* [What you will do]: How many lines in the records below contain the word "signal"? Answer with the number alone.

Stored items
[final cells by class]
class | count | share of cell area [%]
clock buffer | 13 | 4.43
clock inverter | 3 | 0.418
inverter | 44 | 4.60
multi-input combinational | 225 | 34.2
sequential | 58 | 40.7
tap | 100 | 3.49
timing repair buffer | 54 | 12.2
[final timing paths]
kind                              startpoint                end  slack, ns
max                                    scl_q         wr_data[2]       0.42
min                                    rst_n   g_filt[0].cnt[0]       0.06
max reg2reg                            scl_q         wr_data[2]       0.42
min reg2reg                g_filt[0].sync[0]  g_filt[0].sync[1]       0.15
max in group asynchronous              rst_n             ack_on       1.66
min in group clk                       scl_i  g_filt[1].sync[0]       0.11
--- config.mk ---
export PLATFORM = sky130hd
export DESIGN_NAME = fault_qual_latch
export DESIGN_NICKNAME = d
export VERILOG_FILES = /design/src/rtl/fql_pkg.sv /design/src/rtl/fql_sync.sv /design/src/rtl/fql_channel.sv /design/src/rtl/fql_regs.sv /design/src/rtl/fault_qual_latch.sv
export SDC_FILE = /design/constraint.sdc
export NUM_CORES = 1
export LEC_CHECK = 0
export BUFFER_PORTS_ARGS = -buffer_cell sky130_fd_sc_hd__buf_2
export CORE_ASPECT_RATIO = 0.5
export CORE_MARGIN = 1.5
export CORE_UTILIZATION = 55
export DETAILED_ROUTE_END_ITERATION = 8
export PLACE_DENSITY = 0.73
export RECOVER_POWER = 25
export SLEW_MARGIN = 20
export SYNTH_ARGS = -nofsm -noshare
export SYNTH_HDL_FRONTEND = slang
export SYNTH_HIERARCHICAL = 1
export SYNTH_SLANG_ARGS = --single-unit
--- constraint.sdc ---
create_clock -name clk -period 4.81 [get_ports clk]
set_input_delay 0.7215 -clock clk [delete_from_list [all_inputs] [get_ports clk]]
set_output_delay 0.7215 -clock clk [all_outputs]
set_load 0.05 [all_outputs]
--- src/rtl/fql_pkg.sv ---
package fql_pkg;
  localparam int QCODE_W = 2;
  localparam int QCNT_W  = 4;

  // code k requests 2**k consecutive high samples
  function automatic logic [QCNT_W-1:0] samples_needed(input logic [QCODE_W-1:0] code);
    return QCNT_W'(1) << code;
  endfunction
endpackage

--- src/rtl/fql_sync.sv ---
module fql_sync #(
  parameter int WIDTH  = 4,
  parameter int STAGES = 2
) (
  input  logic             clk,
  input  logic             rst_n,
  input  logic [WIDTH-1:0] d_async,
  output logic [WIDTH-1:0] q
);
  logic [WIDTH-1:0] pipe [STAGES];

  always_ff @(posedge clk or negedge rst_n) begin
    if (!rst_n) begin
      for (int s = 0; s < STAGES; s++) pipe[s] <= '0;
    end else begin
      pipe[0] <= d_async;
      for (int s = 1; s < STAGES; s++) pipe[s] <= pipe[s-1];
    end
  end

  assign q = pipe[STAGES-1];
endmodule

--- src/rtl/fql_channel.sv ---
module fql_channel
  import fql_pkg::*;
#(
  parameter int FIRST_DLY = 2,
  parameter int PERIOD    = 4
) (
  input  logic               clk,
  input  logic               rst_n,
  input  logic               en,
  input  logic               lvl,
  input  logic [QCODE_W-1:0] code,
  output logic               qualify
);
  localparam int TMAX  = (FIRST_DLY > PERIOD) ? FIRST_DLY : PERIOD;
  localparam int TMR_W = $clog2(TMAX + 1);

  logic [TMR_W-1:0]  tmr;
  logic [QCNT_W-1:0] cnt;
  logic              done;
  logic [TMR_W-1:0]  tgt;
  logic [QCNT_W-1:0] need;
  logic [QCNT_W-1:0] cnt_inc;
  logic              sample_hit;

  always_comb begin
    tgt        = (cnt == '0) ? TMR_W'(FIRST_DLY - 1) : TMR_W'(PERIOD - 1);
    need       = samples_needed(code);
    cnt_inc    = cnt + QCNT_W'(1);
    sample_hit = en && lvl && !done && (tmr == tgt);
    qualify    = sample_hit && (cnt_inc >= need);
  end

  always_ff @(posedge clk or negedge rst_n) begin
    if (!rst_n) begin
      tmr  <= '0;
      cnt  <= '0;
      done <= 1'b0;
    end else if (!en || !lvl) begin
      tmr  <= '0;
      cnt  <= '0;
      done <= 1'b0;
    end else if (!done) begin
      if (qualify) begin
        done <= 1'b1;
        tmr  <= '0;
        cnt  <= '0;
      end else if (sample_hit) begin
        tmr <= '0;
        cnt <= cnt_inc;
      end else begin
        tmr <= tmr + TMR_W'(1);
      end
    end
  end

  assert_qual_needs_high_R3: assert property (@(posedge clk) disable iff (!rst_n)
    qualify |-> (lvl && $past(lvl)));
  assert_idle_when_off_R10: assert property (@(posedge clk) disable iff (!rst_n)
    !en |=> (tmr == '0 && cnt == '0 && !qualify));
  assert_low_restarts_R5: assert property (@(posedge clk) disable iff (!rst_n)
    !lvl |=> (cnt == '0));
  assert_single_shot_R6: assert property (@(posedge clk) disable iff (!rst_n)
    qualify |=> !qualify);
endmodule

--- src/rtl/fql_regs.sv ---
module fql_regs
  import fql_pkg::*;
#(
  parameter int NUM_CH = 4
) (
  input  logic                      clk,
  input  logic                      rst_n,
  input  logic                      sel,
  input  logic                      wr_en,
  input  logic [QCODE_W*NUM_CH-1:0] wdata,
  input  logic                      wr_protect,
  input  logic [NUM_CH-1:0]         qual_set,
  output logic [QCODE_W*NUM_CH-1:0] rdata,
  output logic [NUM_CH-1:0]         flags,
  output logic [QCODE_W*NUM_CH-1:0] qcodes
);
  localparam int DW = QCODE_W * NUM_CH;

  logic [NUM_CH-1:0] clr_req;
  logic [DW-1:0]     status_word;
  logic              qual_wr;

  assign qual_wr = wr_en && sel && !wr_protect;

  always_ff @(posedge clk or negedge rst_n) begin
    if (!rst_n) qcodes <= '0;
    else if (qual_wr) qcodes <= wdata;
  end

  for (genvar c = 0; c < NUM_CH; c++) begin : g_flag
    assign clr_req[c] = wr_en && !sel && wdata[QCODE_W*c];
    assign status_word[QCODE_W*c]   = flags[c];
    assign status_word[QCODE_W*c+1] = 1'b0;

    always_ff @(posedge clk or negedge rst_n) begin
      if (!rst_n) flags[c] <= 1'b0;
      else if (qual_set[c]) flags[c] <= 1'b1;
      else if (clr_req[c]) flags[c] <= 1'b0;
    end

    assert_set_wins_R11: assert property (@(posedge clk) disable iff (!rst_n)
      qual_set[c] |=> flags[c]);
    assert_w1c_R7: assert property (@(posedge clk) disable iff (!rst_n)
      (clr_req[c] && !qual_set[c]) |=> !flags[c]);
    assert_flag_hold_R7: assert property (@(posedge clk) disable iff (!rst_n)
      (!clr_req[c] && !qual_set[c]) |=> $stable(flags[c]));
  end

  assign rdata = sel ? qcodes : status_word;

  assert_protect_R9: assert property (@(posedge clk) disable iff (!rst_n)
    wr_protect |=> $stable(qcodes));
endmodule

--- src/rtl/fault_qual_latch.sv ---
module fault_qual_latch
  import fql_pkg::*;
#(
  parameter int NUM_CH      = 4,
  parameter int SYNC_STAGES = 2,
  parameter int FIRST_DLY   = 2,
  parameter int PERIOD      = 4
) (
  input  logic                      clk,
  input  logic                      rst_n,
  input  logic [NUM_CH-1:0]         fault_pin,
  input  logic [NUM_CH-1:0]         chan_en,
  input  logic                      wr_protect,
  input  logic                      reg_sel,
  input  logic                      reg_wr_en,
  input  logic [QCODE_W*NUM_CH-1:0] reg_wdata,
  output logic [QCODE_W*NUM_CH-1:0] reg_rdata,
  output logic [NUM_CH-1:0]         irq
);
  logic [NUM_CH-1:0]         pin_lvl;
  logic [NUM_CH-1:0]         qual_set;
  logic [NUM_CH-1:0]         flags;
  logic [QCODE_W*NUM_CH-1:0] qcodes;

  fql_sync #(.WIDTH(NUM_CH), .STAGES(SYNC_STAGES)) u_sync (
    .clk(clk), .rst_n(rst_n), .d_async(fault_pin), .q(pin_lvl)
  );

  for (genvar c = 0; c < NUM_CH; c++) begin : g_ch
    fql_channel #(.FIRST_DLY(FIRST_DLY), .PERIOD(PERIOD)) u_ch (
      .clk(clk), .rst_n(rst_n), .en(chan_en[c]), .lvl(pin_lvl[c]),
      .code(qcodes[QCODE_W*c +: QCODE_W]), .qualify(qual_set[c])
    );
  end

  fql_regs #(.NUM_CH(NUM_CH)) u_regs (
    .clk(clk), .rst_n(rst_n), .sel(reg_sel), .wr_en(reg_wr_en),
    .wdata(reg_wdata), .wr_protect(wr_protect), .qual_set(qual_set),
    .rdata(reg_rdata), .flags(flags), .qcodes(qcodes)
  );

  assign irq = flags;

  assert_irq_follows_flag_R8: assert property (@(posedge clk) disable iff (!rst_n)
    $fell(irq[0]) |-> $past(reg_wr_en && !reg_sel && reg_wdata[0]));
endmodule

==> results.sh <==
export IMPL_powerDensity_nw_per_um2=304
export IMPL_yosysWarnings=6
export IMPL_clk_pin_slew_ns=0.09
export IMPL_first_iter_violations=101
export IMPL_timing_setup_tns_ns=0
export IMPL_hold_viol=0
export IMPL_diodes=0
export IMPL_cp_slowest_cell="clkbuf_1"
export IMPL_timing_critical_path_fanout_max=52
export IMPL_synthTopCellsByArea="dfrtp_1 42%, ha_1 11%, mux2_2 4.4%"
export IMPL_clk_path_buf_depth=2
export IMPL_r2r_cells=8
export IMPL_drtPass1Iterations=4
export IMPL_whs_path_depth=0
export IMPL_setup_violations_final=0
export IMPL_yosysMostFrequentCell="dfrtp_1"
export IMPL_yosysTopAreaCellShare_pct=42.3
export IMPL_clock_fmax_mhz=345
export IMPL_worstPathArrival_ns=2.74
export IMPL_period_minus_slack_ns=2.90
export IMPL_gpl_final_weighted_congestion=0.820
export IMPL_grt_pass1_vias=2330
export IMPL_cts_tree="done"
export IMPL_dieWidth_um=109
export IMPL_avgViaCountPerCell=5.66
export IMPL_maxCapViolCount=1
export IMPL_switchingPower_uw=335
export IMPL_hold_path_class="flop to flop"
export IMPL_post_cts_resized=0
export IMPL_synth_ff_type="dfrtp_1"
export IMPL_numPortBuffers=32
export IMPL_syn_nets=355
export IMPL_seqPwrFrac_pct=48.8
export IMPL_synth_cell_types=32
export IMPL_grt_max_degree=53
export IMPL_drc=0
export IMPL_cts_num_sinks=52
export IMPL_chipHeight_um=55.9
export IMPL_htree_levels=2
export IMPL_holdBufCountCts=0
export IMPL_rows=18
export IMPL_violations="capacitance limit, slew limit"
export IMPL_core_um2=5160
export IMPL_yosys_top_cells_count="52 x dfrtp_1, 32 x nand2_1, 28 x ha_1, 20 x nand3_1, 20 x nor2_1"
export IMPL_start_util_pct=59.6
export IMPL_nets=386
export IMPL_slew_headroom_pct=-80.5
export IMPL_cts_setup_buffers=0
export IMPL_overflow=0
export IMPL_worst_hold_path_endpoint="u_sync/q[1]"
export IMPL_hp_start="u_sync/pipe[5]"
export IMPL_die_area_um2=6070
export IMPL_finalMaxSlewViolations=53
export IMPL_path_buf_inv=2
export IMPL_syn_to_final_growth_pct=9.53
export IMPL_holdWs_ns=0.357
export IMPL_ys_seq_area_share_pct=42.3
export IMPL_wire_per_inst_um=14.6
export IMPL_end_kind="asynchronous set/reset pin"
export IMPL_path_cells="buf_2, clkbuf_1"
export IMPL_drtAntennaViolNets=0
export IMPL_cell_internal_pwr_uw=688
export IMPL_worstSetupStartpointType="input port"
export IMPL_switching_share_pct=32.7
export IMPL_p_clk_share_pct=26.0
export IMPL_finalClockSkew_ns=0.00453
export IMPL_pin_count=33
export IMPL_crit_family="buffers and inverters"
export IMPL_dr_total_vias=2304
export IMPL_groute_usage_overall_pct=21.5
export IMPL_dp_hpwl_mm=4.37
export IMPL_leakage_nw=1.64
export IMPL_async_flop_share_pct=100
export IMPL_clock_latency_ns=0.31
export IMPL_yosys_area_top_type="dfrtp_1"
export IMPL_drive_above_1_share_pct=19.0
export IMPL_regToRegStartpoint="g_ch[1].u_ch/cnt[0]"
export IMPL_numCtsBuffers=5
export IMPL_status="complete, but fails checks"
export IMPL_peakVddDrop_v=0.000236
export IMPL_path_class="input port to asynchronous set/reset pin"
export IMPL_rrSetupSlack_ns=2.33
export IMPL_clockRootBuffer="clkbuf_8"
export IMPL_min_period_over_period_pct=60.3
export IMPL_antenna_found_initial=0
export IMPL_ys_ff_latch=52
export IMPL_grt_pass1_wl_mm=10.4
export IMPL_synth_avg_cell_area_um2=10.0
export IMPL_rsz0062_at_grt="false"
export IMPL_share_comb_of_total_power_pct=25.2
export IMPL_critical_path_max_stage_delay_ns=1.91
export IMPL_synth_cells=306
export IMPL_synthesis_area_um2=3070
export IMPL_rr_endpoint="g_ch[1].u_ch/cnt[3]"
export IMPL_critPathRequiredTime_ns=4.65
export IMPL_tightest_slew_ns=2.71
export IMPL_synth_edf_count=0
export IMPL_wl_mm=5.92
## metal layers
layer	track usage, %	part of all wire [%]	up-vias
met2	38.2	49	49
met1	26.9	46	1104
met4	2.82	0.57	0
met3	5.62	4.1	4
li1	-	-	1147
met5	0	0	-
## placed cells by master (no fill, tap or decap), types with 7 or more instances in the layout
cell type	instances
a21oi_1	12
dfrtp_1	52
nand2b_1	16
buf_2	32
clkbuf_8	7
xnor2_1	8
mux2_2	12
nor2b_1	8
inv_1	12
and2_1	8
ha_1	28
nand3_1	20
nor2_1	20
nand2_1	32
## logic make-up (layout without fill, tap and decap cells)
kind of cell	count (synthesis)	in the layout	synth area share, %
AND/OR/NAND/NOR	137	137	25.1
flip-flops	52	52	42.3
AO/OA/AOI/OAI	44	44	10.1
adder cells (fa/ha/maj)	28	28	11.4
buffers and inverters	21	52	3.26
XOR/XNOR	12	12	3.42
multiplexers	12	12	4.40
## worst max-delay path by stage
| stage | startpoint | to | slack, ns | cells past startpoint |
|---|---|---|---|---|
| final | rst_n | g_ch[3].u_ch/cnt[2] | 1.91 | 2 |
| after global routing | rst_n | g_ch[2].u_ch/tmr[0] | 1.16 | 2 |
| after CTS | g_ch[1].u_ch/cnt[0] | g_ch[1].u_ch/cnt[3] | 2.35 | 8 |
| after detailed placement | g_ch[0].u_ch/cnt[0] | g_ch[0].u_ch/cnt[3] | 2.38 | 8 |
| after global placement | g_ch[0].u_ch/cnt[0] | g_ch[0].u_ch/cnt[3] | 2.50 | 8 |
| after floorplan | g_ch[0].u_ch/cnt[0] | g_ch[0].u_ch/cnt[3] | 2.60 | 8 |
## layout make-up
cell class | instances | area (um2)
clock buffers | 7 | 96.3
fillers | 415 | 1790
inverters | 12 | 45.0
multi-input cells | 233 | 1670
flip-flops and latches | 52 | 1300
well taps | 70 | 87.6
repair buffers | 33 | 164
## power by group through the flow
stage	sequential, mW	clock [mW]	combinational [mW]
finish	0.499	0.266	0.258
global route	0.505	0.294	0.284
CTS	0.499	0.275	0.259
detailed placement	0.508	0	0.257
global placement	0.505	0	0.251
floorplan	0.522	0	0.175
## sequential cells by signal, indices dropped and copies added (netlist names)
signal          cells
g_ch.u_ch/done      4
u_sync/q            4
g_ch.u_ch/cnt      16
u_sync/pipe         4
g_ch.u_ch/tmr      12
u_regs/flags        4
u_regs/qcodes       8
## stage by stage
step                      power (mW)  util [%]  instances  worst slack (ns)  instance area [um2]
after detailed placement       0.765      63.5        400              2.38                 3270
after global routing            1.08      65.3        407              1.16                 3370
after CTS                       1.03      65.3        407              2.35                 3370
after floorplan                0.697         -        306              2.60                 3070
final                           1.02      65.3        407              1.91                 3370
after global placement         0.756      63.5        400              2.50                 3270
No activity file was read; power rests on OpenSTA's default activity.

* [Result for this task]: 2